### Task directions
Below are the records. List every line holding the word "from".

[Saved data entries]
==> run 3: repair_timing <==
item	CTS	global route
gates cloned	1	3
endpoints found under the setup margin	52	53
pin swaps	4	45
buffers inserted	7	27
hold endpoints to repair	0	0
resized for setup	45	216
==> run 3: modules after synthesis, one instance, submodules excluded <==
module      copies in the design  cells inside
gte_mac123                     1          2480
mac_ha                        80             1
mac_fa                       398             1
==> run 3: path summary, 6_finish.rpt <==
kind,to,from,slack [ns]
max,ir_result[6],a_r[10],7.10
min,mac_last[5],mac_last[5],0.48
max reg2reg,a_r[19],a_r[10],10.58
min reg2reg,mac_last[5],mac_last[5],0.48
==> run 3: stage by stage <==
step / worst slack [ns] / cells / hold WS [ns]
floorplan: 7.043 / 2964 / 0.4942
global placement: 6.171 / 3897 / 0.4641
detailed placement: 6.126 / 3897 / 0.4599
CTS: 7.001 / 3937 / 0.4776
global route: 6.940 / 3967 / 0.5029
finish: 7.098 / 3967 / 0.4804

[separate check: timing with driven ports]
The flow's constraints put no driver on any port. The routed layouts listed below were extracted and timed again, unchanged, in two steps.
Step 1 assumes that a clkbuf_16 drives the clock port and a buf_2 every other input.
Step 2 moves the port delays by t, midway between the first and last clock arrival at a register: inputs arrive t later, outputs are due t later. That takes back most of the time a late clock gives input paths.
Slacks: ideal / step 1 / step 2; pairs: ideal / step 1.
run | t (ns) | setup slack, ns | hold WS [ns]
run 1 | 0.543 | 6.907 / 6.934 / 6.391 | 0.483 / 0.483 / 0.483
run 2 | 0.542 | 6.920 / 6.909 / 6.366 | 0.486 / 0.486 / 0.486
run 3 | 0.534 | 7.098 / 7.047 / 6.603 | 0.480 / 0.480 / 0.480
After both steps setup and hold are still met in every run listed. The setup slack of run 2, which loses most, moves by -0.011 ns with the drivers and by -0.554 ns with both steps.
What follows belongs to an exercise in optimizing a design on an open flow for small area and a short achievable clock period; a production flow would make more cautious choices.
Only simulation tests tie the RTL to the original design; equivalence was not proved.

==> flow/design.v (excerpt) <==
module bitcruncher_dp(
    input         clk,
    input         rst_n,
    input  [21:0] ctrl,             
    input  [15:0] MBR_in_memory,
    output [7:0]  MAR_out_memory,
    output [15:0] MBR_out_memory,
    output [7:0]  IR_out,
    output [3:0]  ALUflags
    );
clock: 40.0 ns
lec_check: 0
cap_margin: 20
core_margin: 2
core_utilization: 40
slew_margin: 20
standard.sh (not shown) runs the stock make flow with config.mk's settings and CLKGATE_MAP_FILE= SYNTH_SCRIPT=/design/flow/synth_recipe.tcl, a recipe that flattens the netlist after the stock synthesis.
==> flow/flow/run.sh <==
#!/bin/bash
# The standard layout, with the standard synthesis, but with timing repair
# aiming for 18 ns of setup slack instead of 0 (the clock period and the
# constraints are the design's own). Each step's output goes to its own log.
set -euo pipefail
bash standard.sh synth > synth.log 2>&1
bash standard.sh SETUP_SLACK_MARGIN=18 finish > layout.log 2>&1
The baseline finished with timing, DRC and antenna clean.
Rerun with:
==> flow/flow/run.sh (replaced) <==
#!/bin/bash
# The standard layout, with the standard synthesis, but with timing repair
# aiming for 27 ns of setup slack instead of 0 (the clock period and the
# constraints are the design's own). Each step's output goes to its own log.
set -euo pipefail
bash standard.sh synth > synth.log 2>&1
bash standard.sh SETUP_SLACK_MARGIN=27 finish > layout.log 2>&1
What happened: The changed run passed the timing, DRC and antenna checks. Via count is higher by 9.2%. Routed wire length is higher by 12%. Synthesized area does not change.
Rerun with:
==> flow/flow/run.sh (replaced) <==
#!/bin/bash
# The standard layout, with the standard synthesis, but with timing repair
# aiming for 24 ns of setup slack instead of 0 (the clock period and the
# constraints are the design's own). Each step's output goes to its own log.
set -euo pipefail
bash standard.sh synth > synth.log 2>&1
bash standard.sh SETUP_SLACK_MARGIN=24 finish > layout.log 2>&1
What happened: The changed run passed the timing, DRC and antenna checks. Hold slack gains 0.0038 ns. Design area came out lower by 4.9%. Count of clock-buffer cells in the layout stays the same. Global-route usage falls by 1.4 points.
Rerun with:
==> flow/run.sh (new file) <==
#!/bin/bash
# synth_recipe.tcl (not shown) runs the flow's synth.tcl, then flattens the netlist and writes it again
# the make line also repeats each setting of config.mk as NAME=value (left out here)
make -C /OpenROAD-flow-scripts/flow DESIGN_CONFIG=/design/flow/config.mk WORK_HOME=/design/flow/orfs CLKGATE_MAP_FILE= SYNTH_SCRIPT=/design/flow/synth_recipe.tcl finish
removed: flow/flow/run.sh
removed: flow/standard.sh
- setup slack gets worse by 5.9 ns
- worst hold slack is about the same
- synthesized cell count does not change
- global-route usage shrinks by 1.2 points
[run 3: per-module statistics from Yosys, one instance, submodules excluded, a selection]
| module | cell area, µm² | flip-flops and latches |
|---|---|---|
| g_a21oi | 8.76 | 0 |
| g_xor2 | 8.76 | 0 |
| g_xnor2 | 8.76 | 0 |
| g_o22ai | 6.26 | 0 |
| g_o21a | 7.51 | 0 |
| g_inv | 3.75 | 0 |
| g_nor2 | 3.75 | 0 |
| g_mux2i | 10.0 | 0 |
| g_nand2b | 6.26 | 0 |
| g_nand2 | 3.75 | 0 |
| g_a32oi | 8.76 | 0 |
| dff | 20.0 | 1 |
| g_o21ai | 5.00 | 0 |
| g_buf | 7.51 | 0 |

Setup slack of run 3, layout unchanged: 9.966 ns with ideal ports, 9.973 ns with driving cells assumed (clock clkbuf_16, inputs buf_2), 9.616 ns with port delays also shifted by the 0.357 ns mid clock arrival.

### Answer for the task
kind,to,from,slack [ns]
[run 3: per-module statistics from Yosys, one instance, submodules excluded, a selection]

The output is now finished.